* [Task prompt]: When a line in the data below includes "elaborated", pick it out and copy it.

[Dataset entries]
>>
### src/rtl/dma_pkg.sv
package dma_pkg;
  typedef enum logic [1:0] {
    XM_STEAL  = 2'b00,
    XM_BURST  = 2'b01,
    XM_IDLEGO = 2'b10,
    XM_ALT    = 2'b11
  } xfer_mode_e;

  typedef enum logic [2:0] {
    ST_IDLE,
    ST_REQ,
    ST_WAIT,
    ST_RD,
    ST_WR,
    ST_REL
  } eng_state_e;
endpackage

### src/rtl/dma_chan_slot.sv
module dma_chan_slot
  import dma_pkg::*;
#(
  parameter int AW = 16,
  parameter int CW = 16
) (
  input  logic          clk,
  input  logic          rst_n,
  input  logic          load,
  input  logic [AW-1:0] ld_src,
  input  logic [AW-1:0] ld_dst,
  input  logic [CW-1:0] ld_cnt,
  input  xfer_mode_e    ld_mode,
  input  logic          step,
  output logic [AW-1:0] src,
  output logic [AW-1:0] dst,
  output xfer_mode_e    mode,
  output logic          armed,
  output logic          done,
  output logic          last
);
  logic [CW-1:0] cnt;

  assign last = (cnt == CW'(1));

  always_ff @(posedge clk or negedge rst_n) begin
    if (!rst_n) begin
      src   <= '0;
      dst   <= '0;
      cnt   <= '0;
      mode  <= XM_STEAL;
      armed <= 1'b0;
      done  <= 1'b0;
    end else if (load) begin
      src   <= ld_src;
      dst   <= ld_dst;
      cnt   <= ld_cnt;
      mode  <= ld_mode;
      armed <= (ld_cnt != '0);
      done  <= 1'b0;
    end else if (step) begin
      src <= src + AW'(1);
      dst <= dst + AW'(1);
      cnt <= cnt - CW'(1);
      if (last) begin
        armed <= 1'b0;
        done  <= 1'b1;
      end
    end
  end
endmodule

### src/rtl/dma_prio_pick.sv
module dma_prio_pick #(
  parameter int NCH = 4,
  localparam int IW = (NCH > 1) ? $clog2(NCH) : 1
) (
  input  logic [NCH-1:0] req,
  output logic           any,
  output logic [IW-1:0]  idx
);
  always_comb begin
    any = |req;
    idx = '0;
    for (int i = NCH - 1; i >= 0; i--) begin
      if (req[i]) idx = IW'(i);
    end
  end
endmodule

### src/rtl/dma_engine.sv
module dma_engine
  import dma_pkg::*;
#(
  parameter int NCH = 4,
  parameter int AW  = 16,
  parameter int DW  = 8,
  localparam int IW = (NCH > 1) ? $clog2(NCH) : 1
) (
  input  logic          clk,
  input  logic          rst_n,
  input  logic          pend_any,
  input  logic [IW-1:0] pend_idx,
  input  xfer_mode_e    cur_mode,
  input  logic          cur_last,
  input  logic [AW-1:0] cur_src,
  input  logic [AW-1:0] cur_dst,
  input  logic          hold_ack,
  input  logic          cpu_idle,
  input  logic [DW-1:0] rdata,
  output logic          hold_req,
  output logic          busy,
  output logic [IW-1:0] cur_chan,
  output logic          step,
  output logic          term,
  output logic [AW-1:0] addr,
  output logic [DW-1:0] wdata,
  output logic          rd_en,
  output logic          wr_en,
  output logic          drive
);
  eng_state_e    state;
  logic [DW-1:0] hold_data;

  always_ff @(posedge clk or negedge rst_n) begin
    if (!rst_n) begin
      state     <= ST_IDLE;
      cur_chan  <= '0;
      hold_data <= '0;
    end else begin
      case (state)
        ST_IDLE: if (pend_any) begin
          cur_chan <= pend_idx;
          state    <= ST_REQ;
        end
        ST_REQ: if (hold_ack) begin
          state <= (cur_mode == XM_IDLEGO && !cpu_idle) ? ST_WAIT : ST_RD;
        end
        ST_WAIT: if (cpu_idle) state <= ST_RD;
        ST_RD: begin
          hold_data <= rdata;
          state     <= ST_WR;
        end
        ST_WR: begin
          if (cur_last) state <= ST_REL;
          else begin
            case (cur_mode)
              XM_BURST:  state <= ST_RD;
              XM_IDLEGO: state <= ST_WAIT;
              default:   state <= ST_REL;
            endcase
          end
        end
        ST_REL: if (!hold_ack) state <= ST_IDLE;
        default: state <= ST_IDLE;
      endcase
    end
  end

  always_comb begin
    hold_req = (state == ST_REQ) || (state == ST_WAIT) ||
               (state == ST_RD)  || (state == ST_WR);
    busy  = (state != ST_IDLE);
    rd_en = (state == ST_RD);
    wr_en = (state == ST_WR);
    drive = rd_en || wr_en;
    step  = wr_en;
    term  = wr_en && cur_last;
    addr  = rd_en ? cur_src : (wr_en ? cur_dst : '0);
    wdata = wr_en ? hold_data : '0;
  end
endmodule

### src/rtl/dma_ctrl.sv
module dma_ctrl
  import dma_pkg::*;
#(
  parameter int NCH = 4,
  parameter int AW  = 16,
  parameter int DW  = 8,
  parameter int CW  = 16,
  localparam int IW = (NCH > 1) ? $clog2(NCH) : 1
) (
  input  logic           clk,
  input  logic           rst_n,
  input  logic           cfg_valid,
  output logic           cfg_ready,
  input  logic [IW-1:0]  cfg_chan,
  input  logic [AW-1:0]  cfg_src,
  input  logic [AW-1:0]  cfg_dst,
  input  logic [CW-1:0]  cfg_count,
  input  logic [1:0]     cfg_mode,
  output logic           hold_req,
  input  logic           hold_ack,
  input  logic           cpu_idle,
  output logic [AW-1:0]  bus_addr,
  output logic [DW-1:0]  bus_wdata,
  input  logic [DW-1:0]  bus_rdata,
  output logic           bus_rd,
  output logic           bus_wr,
  output logic           bus_drive,
  output logic [NCH-1:0] chan_done,
  output logic [NCH-1:0] tc_irq
);
  logic [AW-1:0] slot_src [NCH];
  logic [AW-1:0] slot_dst [NCH];
  xfer_mode_e    slot_mode [NCH];
  logic [NCH-1:0] slot_armed, slot_last;
  logic          pend_any, eng_busy, eng_step, eng_term;
  logic [IW-1:0] pend_idx, cur_chan;
  xfer_mode_e    cur_mode;
  logic          cfg_take;

  assign cfg_ready = !(eng_busy && (cfg_chan == cur_chan));
  assign cfg_take  = cfg_valid && cfg_ready;
  assign cur_mode  = slot_mode[cur_chan];

  for (genvar g = 0; g < NCH; g++) begin : g_slot
    dma_chan_slot #(.AW(AW), .CW(CW)) u_slot (
      .clk    (clk),
      .rst_n  (rst_n),
      .load   (cfg_take && (cfg_chan == IW'(g))),
      .ld_src (cfg_src),
      .ld_dst (cfg_dst),
      .ld_cnt (cfg_count),
      .ld_mode(xfer_mode_e'(cfg_mode)),
      .step   (eng_step && (cur_chan == IW'(g))),
      .src    (slot_src[g]),
      .dst    (slot_dst[g]),
      .mode   (slot_mode[g]),
      .armed  (slot_armed[g]),
      .done   (chan_done[g]),
      .last   (slot_last[g])
    );
  end

  dma_prio_pick #(.NCH(NCH)) u_pick (
    .req(slot_armed),
    .any(pend_any),
    .idx(pend_idx)
  );

  dma_engine #(.NCH(NCH), .AW(AW), .DW(DW)) u_eng (
    .clk     (clk),
    .rst_n   (rst_n),
    .pend_any(pend_any),
    .pend_idx(pend_idx),
    .cur_mode(cur_mode),
    .cur_last(slot_last[cur_chan]),
    .cur_src (slot_src[cur_chan]),
    .cur_dst (slot_dst[cur_chan]),
    .hold_ack(hold_ack),
    .cpu_idle(cpu_idle),
    .rdata   (bus_rdata),
    .hold_req(hold_req),
    .busy    (eng_busy),
    .cur_chan(cur_chan),
    .step    (eng_step),
    .term    (eng_term),
    .addr    (bus_addr),
    .wdata   (bus_wdata),
    .rd_en   (bus_rd),
    .wr_en   (bus_wr),
    .drive   (bus_drive)
  );

  always_ff @(posedge clk or negedge rst_n) begin
    if (!rst_n) tc_irq <= '0;
    else begin
      tc_irq <= '0;
      if (eng_term) tc_irq[cur_chan] <= 1'b1;
    end
  end
endmodule

### config.mk
export PLATFORM = sky130hd
export DESIGN_NAME = dma_ctrl
export DESIGN_NICKNAME = d
export VERILOG_FILES = /design/src/rtl/dma_pkg.sv /design/src/rtl/dma_chan_slot.sv /design/src/rtl/dma_prio_pick.sv /design/src/rtl/dma_engine.sv /design/src/rtl/dma_ctrl.sv
export SDC_FILE = /design/constraint.sdc
export NUM_CORES = 1
export LEC_CHECK = 0
export ABC_AREA = 1
export BUFFER_PORTS_ARGS = -buffer_cell sky130_fd_sc_hd__buf_4
export CAP_MARGIN = 20
export CORE_MARGIN = 1.5
export CORE_UTILIZATION = 55
export DETAILED_ROUTE_END_ITERATION = 10
export PLACE_DENSITY = 0.76
export SLEW_MARGIN = 20
export SYNTH_ARGS = -nofsm -noshare
export SYNTH_HDL_FRONTEND = slang
export SYNTH_SLANG_ARGS = --single-unit
### constraint.sdc
create_clock -name clk -period 3.3 [get_ports clk]
set_clock_uncertainty 0.2 [all_clocks]
set_input_delay 0.495 -clock clk [delete_from_list [all_inputs] [get_ports clk]]
set_output_delay 0.495 -clock clk [all_outputs]
set_load 0.02 [all_outputs]
Yosys cells after proc, flatten, opt, wreduce, memory -nomap -nowiden
Index checks and enable logic that the tools add are counted.

word-level totals
  register bits after elaboration = 225
  latch bits = 0
  bits in writable memories = 0
  bits in read-only memories = 0
  output and inout bits = 37
  memories = 0

cells by class
  add/subtract/negate cells = 12
  $mul = 0
  divide/modulo/power cells = 0
  magnitude comparators = 3
  eq/ne operators = 22
  shift operators = 0
  multiplexer cells = 77
  bitwise operators = 1
  reduce and logical (&&, ||, !) cells = 39

operators by type and width
  kind                                                                   number
  16-bit two-way mux                                                     30
  16-bit by 1-bit adder with 16-bit output (second input constant)       8
  16-bit binary-select mux with 2-bit select                             2
  16-bit by 1-bit == test with 1-bit output (second input constant)      4
  16-bit by 1-bit subtractor with 16-bit output (second input constant)  4
  1-bit two-way mux                                                      27
  3-bit case mux with 6 select lines                                     1
  16-bit nonzero test                                                    1
  2-bit nonzero test                                                     8
  3-bit two-way mux                                                      5
  1-bit logical AND                                                      13
  2-bit two-way mux                                                      6
  2-bit == test (second input constant)                                  5
  2-bit AND reduction                                                    5
  8-bit two-way mux                                                      1
  2-bit inequality test (second input constant)                          4
  2-bit by 1-bit == test with 1-bit output (second input constant)       3
  3-bit by 2-bit == test with 1-bit output (second input constant)       2
  3-bit == test (second input constant)                                  2
  3-bit case mux with 2 select lines                                     1
  2-bit binary-select mux with 2-bit select                              1
  2-bit zero test                                                        2
  1-bit logical OR                                                       4
  4-bit two-way mux                                                      1
  other kinds (13)                                                       14

Longest topological paths before layout
  word-level depth = 9
  depth in mapped cells = 14

Modules after synthesis
A second synthesis with hierarchy kept.

second synthesis, totals
  cells, all modules = 2167
  area total of the unflattened synthesis = 16046.6 um2

by module, submodules not included
  module         times used  cells each  area an instance (um2)
  dma_chan_slot  4           462         3490.8
  dma_ctrl       1           187         1112.3
  dma_engine     1           123         924.6
  dma_prio_pick  1           9           46.3

Least setup slack after synthesis
Ideal clock, no wire load.

  path kind = register -> output
  start point = register u_eng.cur_chan[1]
  end point = output port bus_addr[10]
  arrival = 1725 ps
  slack = 880 ps
  cell stages (with the launch flop) = 7
  path buffers = 2
  cells stage by stage = dfrtp_1 -> inv_1 -> nor2_1 -> buf_2 -> buf_1 -> a221oi_1 -> o21ai_0

on the way
  cells in the longest elaborated chain, start to end = 6
  elaborated cells between the ends (all ways) = 9
  classes of those cells = mux (8); bitwise (1)

RTL lines
  item                                                      line                            source
  start: declaration                                        dma_engine.sv:22                output logic [IW-1:0] cur_chan,
  start signal: assignment                                  dma_engine.sv:42                cur_chan <= pend_idx;
  2-bit inverter with 3-bit output (not written as such) *  dma_ctrl.sv:76, dma_ctrl.sv:77
  16-bit binary-select mux with 2-bit select                dma_ctrl.sv:77                  .cur_dst (slot_dst[cur_chan]),
  16-bit two-way mux (not written as such) (2 in series)    dma_ctrl.sv:77
  16-bit two-way mux                                        dma_engine.sv:78                addr = rd_en ? cur_src : (wr_en ? cur_dst : '0);
  16-bit two-way mux *                                      dma_engine.sv:78
  end: declaration                                          dma_ctrl.sv:22                  output logic [AW-1:0] bus_addr,

Every way passes the cells marked *; elsewhere a longest branch is shown, timed or not. The select of a mux whose other input is x is not followed.

Final worst setup path
  start point = register u_eng.cur_chan[1]
  end point = output port bus_addr[1]

Same word-level chain as after synthesis.

==> impl_results.md <==
- Register-to-Register Path Depth: 9
- I/O pins: 102
- Most Frequent Cell on Critical Path: buf_4
- Final weighted congestion in routability-driven placement: between 0.9 and 1
- Antenna viol nets, final: 0
- Root Buffer Master: clkbuf_16
- CTS clock-pin slew for the worst setup and hold paths: roughly 60 ps
- Cts hold-fix bufs: 9
- Drt first pass iters: 6
- Worst reg-to-reg setup slack: roughly 550 ps
- Post-CTS setup buffer count: 0
- Post-Synthesis Cell Area: 13960 um2
- Max-capacitance violation count: 0
- Number of global-route vias before repair: 13.27k
- Critical Path Sink Type: output pin
- Maximum number of pins on one net before global-route repair: between 100 and 150
- Core Util, Final: ~64%
- Switching part of the total: 43.65%
- Aggregate global routing overflow: 0
- Die W: approximately 160 um
- DRC Markers: 0
- Diode insertion count for antenna repair: 0
- Post-synth ARST share: 100.0%
- Data arrival time at the worst-slack endpoint: 2490 ps
- Clock Latency Late Sink: 540 ps
- Met1 wire length: 18300 um
- Number of placement rows: 58
- Critical-path cell with the highest stage delay: dfrtp_1
- Area of the die: roughly 26000 um2
- Upper clock frequency limit: around 0.31 GHz
- Largest cells by area after synthesis: dfrtp_1, nand2_1, xor2_1
- Worst Max-Slew Pin Slew: 780.9 ps
- Number of synthesis warnings: 0
- Vias per inst: slightly below 6
- Cell breakdown of the critical path: inv_1, nor2_1, buf_4, inv_2, o221ai_1, a22o_1, buf_4
- Total via count after detailed routing: 13.70k
- Setup repair after global routing missed its margin: false
- Multi-input gate area in the final layout: a little over 7000 um2
- Synth Register Bits: 225
- Sinks on the clock net: 225
- Outcome: finished, final reports clean
- Post-synth EDFFs: 0
- Type of the worst min-delay path: in2reg
- Clock power share: 21.3%
- Maximum cell stage delay along the critical path: 460 ps
- Highest ir drop seen on vdd: 0.4801 mV
- CP startpoint: u_eng.cur_chan[1]$_DFFE_PN0P_
- Share of total power in sequential cells: 37.7%
- Aggregate global-route resource usage: 35.53%
- Static Leakage: 7.305 nW
- Number of standard cells in the layout, taps in and fillers out: 2315
- Effective utilization at floorplan: 55.74%
- R2R Path End: g_slot[0].u_slot.cnt[1]$_DFFE_PN0P_
- Number of nets in the synthesized netlist: 1964
- Final wirelength: 46100 um
- Post-route total power: 14.37 mW
- Largest area contributor in the netlist: dfrtp_1
- Share of the clock period used by the worst path after layout: 96.62%
- Number of violations reported at the end of detailed-routing iteration 0: 1552
- Data required time at the worst endpoint: 2600 ps
- Share of cells above drive strength 1: 10.08%
- Topmost layer with routed signal wires: met4
- Cell area power density: 899.0 nW/um2
- Critical path capture point: bus_addr[1]
- Global-route wire length before repair: 72360 um
- Number of input and output port buffers inserted: 101
- Worst slew margin relative to its limit: 47.88%
- Total net switching power: between 6 and 7 mW
- Internal Pwr Total: just over 8 mW
- Placed cell count: 2260
- Total of fill cells in the finished design: approximately 2.2k
- Layout area overhead: 14.55%
- Final hold violations: 0
- Minimum clock period after layout: 3188 ps
- Max Buffers Root-to-Sink: 3
- Post-detailed-placement half-perimeter wirelength: 32020 um
- Mapped Avg Cell Area: 7.415 um2
- Number of gates resized after CTS: 0
- Portion of total power attributed to combinational logic: 41.0%
- Layout Nets: 2049
- Cts bufs inserted: 26
- Length of routed met3 wiring: ~4700 um
- Detail-routed net length per standard cell: 19.92 um
- Sum of negative setup slack: 0 ps
- Proportion of netlist area held by the largest area contributor: between 40% and 50%
- Met2 routed WL: just over 20000 um
- Combined flip-flop and latch cell area: approximately 5600 um2
- Number of antenna violations at the first check in global routing: 0
- Final setup fails: 0
- Origin of the critical flop-to-flop path: u_eng.cur_chan[0]$_DFFE_PN0P_
- Type of the worst setup path: reg2out
- Total number of H-tree levels: 1
- Number of instances in the synthesized netlist: 1882
- Max-slew violations: 0
- Core area: 25040 um2
- Main flop type after synthesis: dfrtp_1
- Sequential area share after synthesis: 40.34%
- Maximum fanout count along the critical path: 18
- Clock tree from TritonCTS: yes
- Distinct cells, synth: 42
- Die Height: around 160 um
- Launching element type of the critical path: flop
==> state kept, by name, indices dropped and copies added, names as in the netlist <==
name	count
g_slot.u_slot.armed	4
g_slot.u_slot.cnt	64
g_slot.u_slot.done	4
g_slot.u_slot.dst	64
g_slot.u_slot.mode	8
g_slot.u_slot.src	64
tc_irq	4
u_eng.cur_chan	2
u_eng.hold_data	8
u_eng.state	3
==> power groups by stage <==
stage               logic, mW  clock network, mW  registers, mW
global placement         5.50                  0           5.35
CTS                      5.76               3.08           5.36
floorplan                4.14                  0           5.02
detailed placement       5.69                  0           5.38
finish                   5.89               3.06           5.42
global route             6.49               3.20           5.57
==> cell families (layout without fill, tap and decap cells) <==
logic type	Yosys count	count (layout)	synth area share (%)
and+or+nand+nor	909	909	27.08
AOI/OAI and AO/OA	304	304	14.32
buffers and inverters	294	397	8.392
DFF	225	225	40.34
xor gates and xnor gates	133	133	8.347
adders and majority gates	17	17	1.524
==> layout by cell type (no fill, tap or decap), drive strengths merged <==
master       Yosys  routed
nor2           173     173
xnor2           34      34
o21ai          103     103
a221oi           2       2
nor3b            1       1
nand4           29      29
ha              17      17
nand3          121     121
or2              4       4
nor3            31      31
dlygate4sd3      0       9
clkinv           0       2
o221ai          19      19
o41ai            1       1
bufinv           0       3
o21bai           1       1
nor4             6       6
a22oi           39      39
o22ai            6       6
nand3b           2       2
a22o            12      12
nand2          542     542
clkbuf          29      41
o2bb2ai          3       3
xor2            99      99
inv            217     217
o211ai          90      90
dfrtp          225     225
o31ai            1       1
buf             48     125
o21a             1       1
a21oi           26      26
==> synth_stat cells (2+ instances only) <==
| master | n |
|---|---|
| dfrtp_1 | 225 |
| nand3b_1 | 2 |
| o211ai_1 | 90 |
| nor2_1 | 167 |
| o2bb2ai_1 | 3 |
| buf_2 | 38 |
| nor4_1 | 6 |
| o221ai_1 | 19 |
| ha_1 | 17 |
| xnor2_1 | 34 |
| or2_2 | 3 |
| nand3_1 | 120 |
| nand4_1 | 27 |
| nand4_2 | 2 |
| o22ai_1 | 6 |
| a22oi_1 | 39 |
| clkbuf_1 | 28 |
| inv_2 | 15 |
| nor2_2 | 5 |
| a221oi_1 | 2 |
| nand2_2 | 5 |
| nor3_2 | 2 |
| nand2_1 | 536 |
| inv_1 | 202 |
| a22o_1 | 12 |
| a21oi_1 | 26 |
| nor3_1 | 29 |
| buf_4 | 5 |
| xor2_1 | 99 |
| o21ai_1 | 22 |
| o21ai_0 | 81 |
| buf_1 | 5 |
==> how the worst min path moves through the flow <==
stage	startpoint	to	slack, ps	cells past startpoint
after floorplan	rst_n	g_slot[0].u_slot.armed$_DFFE_PN0P_	-0.6	0
after global placement	rst_n	u_eng.hold_data[6]$_DFFE_PN0P_	170	1
after detailed placement	rst_n	u_eng.hold_data[1]$_DFFE_PN0P_	170	1
after CTS	cfg_src[7]	g_slot[2].u_slot.src[7]$_DFFE_PN0P_	9	3
after global routing	cfg_src[7]	g_slot[0].u_slot.src[7]$_DFFE_PN0P_	30	3
final	cfg_src[7]	g_slot[2].u_slot.src[7]$_DFFE_PN0P_	10	3
==> metal layers <==
layer	track usage, %	vias to the layer above
met3	6.307	175
met1	47.72	6427
met2	55.57	770
met4	17.51	0
met5	0	-
li1	-	6330
==> area by class of cell <==
cell class                      count  area share (%)
Multi-Input combinational cell   1363           44.77
Inverter                          217           5.095
Clock buffer                       41           4.993
Clock inverter                      5          0.6261
Sequential cell                   225           35.22
Tap cell                          330           2.583
Timing Repair Buffer              134           6.715
==> per-stage QoR <==
step | instance area (um2) | hold slack [ps] | setup WS [ps]
after floorplan | 13960 | -0.5910 | 880.0
after global placement | 15000 | 166.8 | 735.5
after detailed placement | 15000 | 167.0 | 581.8
after CTS | 15990 | 9.429 | 186.9
after global routing | 15990 | 27.89 | 80.86
final | 15990 | 13.88 | 111.6
==> critical path, delay by kind of cell (launching register included) <==
kind                   cells  cell delay, ps
AO/OA/AOI/OAI              2             640
flip-flops                 1             460
AND/OR/NAND/NOR            1             150
buffers and inverters      4             690
Power figures use the tool's default switching activity.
<<
* [Task result]:
  cells in the longest elaborated chain, start to end = 6
  elaborated cells between the ends (all ways) = 9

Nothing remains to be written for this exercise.